→ **Work to be completed**
Please give nothing except the number of lines in the records below that include the word "were".
---
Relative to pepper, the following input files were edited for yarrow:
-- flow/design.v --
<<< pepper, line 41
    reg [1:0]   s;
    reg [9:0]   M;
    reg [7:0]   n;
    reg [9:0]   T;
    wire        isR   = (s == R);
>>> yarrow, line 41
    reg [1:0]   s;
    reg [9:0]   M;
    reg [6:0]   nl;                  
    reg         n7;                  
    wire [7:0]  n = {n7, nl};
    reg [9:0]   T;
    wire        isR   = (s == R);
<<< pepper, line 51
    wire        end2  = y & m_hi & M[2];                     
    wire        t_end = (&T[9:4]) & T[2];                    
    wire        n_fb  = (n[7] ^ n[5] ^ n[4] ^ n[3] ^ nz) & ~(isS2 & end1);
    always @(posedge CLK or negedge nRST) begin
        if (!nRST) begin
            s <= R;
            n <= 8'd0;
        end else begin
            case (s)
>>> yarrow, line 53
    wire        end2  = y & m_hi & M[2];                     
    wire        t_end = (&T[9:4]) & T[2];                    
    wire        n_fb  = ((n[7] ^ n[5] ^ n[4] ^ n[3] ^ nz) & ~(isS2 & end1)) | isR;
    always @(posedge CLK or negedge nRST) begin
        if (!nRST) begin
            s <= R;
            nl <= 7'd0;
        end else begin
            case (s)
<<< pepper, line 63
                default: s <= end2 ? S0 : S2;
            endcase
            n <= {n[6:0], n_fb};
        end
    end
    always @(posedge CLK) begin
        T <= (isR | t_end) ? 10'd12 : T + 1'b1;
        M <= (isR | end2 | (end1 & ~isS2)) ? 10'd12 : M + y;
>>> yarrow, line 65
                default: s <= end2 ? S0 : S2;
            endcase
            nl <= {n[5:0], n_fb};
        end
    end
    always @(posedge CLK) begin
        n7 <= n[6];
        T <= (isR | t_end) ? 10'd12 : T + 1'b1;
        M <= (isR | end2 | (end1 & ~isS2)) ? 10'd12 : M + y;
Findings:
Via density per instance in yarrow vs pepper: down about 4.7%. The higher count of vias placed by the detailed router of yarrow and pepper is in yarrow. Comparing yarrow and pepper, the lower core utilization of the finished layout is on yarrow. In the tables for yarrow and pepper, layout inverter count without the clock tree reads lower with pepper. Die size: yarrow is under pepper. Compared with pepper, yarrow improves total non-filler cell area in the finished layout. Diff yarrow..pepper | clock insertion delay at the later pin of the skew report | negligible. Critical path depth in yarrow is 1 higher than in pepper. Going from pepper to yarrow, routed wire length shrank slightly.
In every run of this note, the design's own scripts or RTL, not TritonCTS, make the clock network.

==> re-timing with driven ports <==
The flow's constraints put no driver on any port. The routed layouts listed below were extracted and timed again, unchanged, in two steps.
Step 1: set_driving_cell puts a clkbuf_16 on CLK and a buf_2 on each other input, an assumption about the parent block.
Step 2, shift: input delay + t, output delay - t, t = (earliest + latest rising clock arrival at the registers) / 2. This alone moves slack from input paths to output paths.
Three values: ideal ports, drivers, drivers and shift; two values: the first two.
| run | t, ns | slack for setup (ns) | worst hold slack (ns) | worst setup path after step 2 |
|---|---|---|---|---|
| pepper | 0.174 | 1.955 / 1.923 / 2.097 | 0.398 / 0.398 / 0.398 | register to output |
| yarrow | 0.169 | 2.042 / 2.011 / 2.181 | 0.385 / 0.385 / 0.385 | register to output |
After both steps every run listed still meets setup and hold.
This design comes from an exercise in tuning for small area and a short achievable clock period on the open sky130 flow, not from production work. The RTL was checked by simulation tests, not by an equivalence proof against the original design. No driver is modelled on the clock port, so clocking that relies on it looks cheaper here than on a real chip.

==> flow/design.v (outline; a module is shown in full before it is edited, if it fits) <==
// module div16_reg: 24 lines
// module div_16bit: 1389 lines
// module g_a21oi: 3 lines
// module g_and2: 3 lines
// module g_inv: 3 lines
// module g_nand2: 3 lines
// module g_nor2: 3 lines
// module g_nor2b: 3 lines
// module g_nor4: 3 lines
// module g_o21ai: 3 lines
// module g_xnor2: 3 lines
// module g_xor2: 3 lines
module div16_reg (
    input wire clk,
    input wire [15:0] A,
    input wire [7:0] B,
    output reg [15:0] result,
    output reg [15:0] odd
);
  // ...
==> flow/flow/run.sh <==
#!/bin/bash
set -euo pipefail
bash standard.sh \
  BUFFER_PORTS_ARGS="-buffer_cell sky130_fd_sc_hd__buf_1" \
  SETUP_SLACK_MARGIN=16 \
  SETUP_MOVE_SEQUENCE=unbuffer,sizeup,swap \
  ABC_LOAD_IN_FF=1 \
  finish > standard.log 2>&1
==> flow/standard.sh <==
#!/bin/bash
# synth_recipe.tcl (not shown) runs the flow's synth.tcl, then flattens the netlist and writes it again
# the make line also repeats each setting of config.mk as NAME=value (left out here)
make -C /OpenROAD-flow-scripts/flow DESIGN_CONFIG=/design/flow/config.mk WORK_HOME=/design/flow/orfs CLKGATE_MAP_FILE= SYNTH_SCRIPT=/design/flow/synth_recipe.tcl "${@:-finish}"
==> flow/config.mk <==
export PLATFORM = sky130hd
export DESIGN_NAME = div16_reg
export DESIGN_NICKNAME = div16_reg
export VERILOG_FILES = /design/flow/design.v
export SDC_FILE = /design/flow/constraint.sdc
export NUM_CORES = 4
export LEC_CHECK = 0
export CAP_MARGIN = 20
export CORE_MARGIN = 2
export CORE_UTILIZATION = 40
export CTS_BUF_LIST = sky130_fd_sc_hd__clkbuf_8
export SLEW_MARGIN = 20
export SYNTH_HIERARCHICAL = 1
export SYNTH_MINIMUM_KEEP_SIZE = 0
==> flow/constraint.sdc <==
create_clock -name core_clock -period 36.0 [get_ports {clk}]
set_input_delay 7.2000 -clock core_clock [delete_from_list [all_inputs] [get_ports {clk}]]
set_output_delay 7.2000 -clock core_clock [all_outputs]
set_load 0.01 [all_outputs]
---
→ **Answer space**
2